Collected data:
┄┄┄┄┄┄┄┄┄┄┄┄┄┄┄┄┄┄┄┄

**config.mk**
```make
export PLATFORM = sky130hd
export DESIGN_NAME = pmia_bank
export DESIGN_NICKNAME = d
export VERILOG_FILES = /design/src/rtl/pmia_pkg.sv /design/src/rtl/pmia_bank.sv
export SDC_FILE = /design/constraint.sdc
export NUM_CORES = 1
export LEC_CHECK = 0
export BUFFER_PORTS_ARGS = -buffer_cell sky130_fd_sc_hd__clkbuf_2
export CORE_AREA = 3 3 175 177
export CTS_BUF_LIST = sky130_fd_sc_hd__clkbuf_8
export CTS_CLUSTER_DIAMETER = 150
export DETAILED_ROUTE_END_ITERATION = 12
export DIE_AREA = 0 0 178 180
export GPL_TIMING_DRIVEN = 0
export PLACE_DENSITY_LB_ADDON = 0.05
export SYNTH_ARGS = -nofsm -noshare
export SYNTH_HDL_FRONTEND = slang
export SYNTH_SLANG_ARGS = --single-unit
```
**constraint.sdc**
```tcl
create_clock -name SYS_CLK_IN -period 6.1 [get_ports SYS_CLK_IN]
set_input_delay 1.525 -clock SYS_CLK_IN [delete_from_list [all_inputs] [get_ports SYS_CLK_IN]]
set_output_delay 1.525 -clock SYS_CLK_IN [all_outputs]
set_load 0.03 [all_outputs]
```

┄┄┄┄┄┄┄┄┄┄┄┄┄┄┄┄┄┄┄┄

PROBLEM REQUIREMENTS:
Transcribe every record above exactly as written.

RESPONSE TO THE TASK:
**config.mk**
```make
export PLATFORM = sky130hd
export DESIGN_NAME = pmia_bank
export DESIGN_NICKNAME = d
export VERILOG_FILES = /design/src/rtl/pmia_pkg.sv /design/src/rtl/pmia_bank.sv
export SDC_FILE = /design/constraint.sdc
export NUM_CORES = 1
export LEC_CHECK = 0
export BUFFER_PORTS_ARGS = -buffer_cell sky130_fd_sc_hd__clkbuf_2
export CORE_AREA = 3 3 175 177
export CTS_BUF_LIST = sky130_fd_sc_hd__clkbuf_8
export CTS_CLUSTER_DIAMETER = 150
export DETAILED_ROUTE_END_ITERATION = 12
export DIE_AREA = 0 0 178 180
export GPL_TIMING_DRIVEN = 0
export PLACE_DENSITY_LB_ADDON = 0.05
export SYNTH_ARGS = -nofsm -noshare
export SYNTH_HDL_FRONTEND = slang
export SYNTH_SLANG_ARGS = --single-unit
```
**constraint.sdc**
```tcl
create_clock -name SYS_CLK_IN -period 6.1 [get_ports SYS_CLK_IN]
set_input_delay 1.525 -clock SYS_CLK_IN [delete_from_list [all_inputs] [get_ports SYS_CLK_IN]]
set_output_delay 1.525 -clock SYS_CLK_IN [all_outputs]
set_load 0.03 [all_outputs]
```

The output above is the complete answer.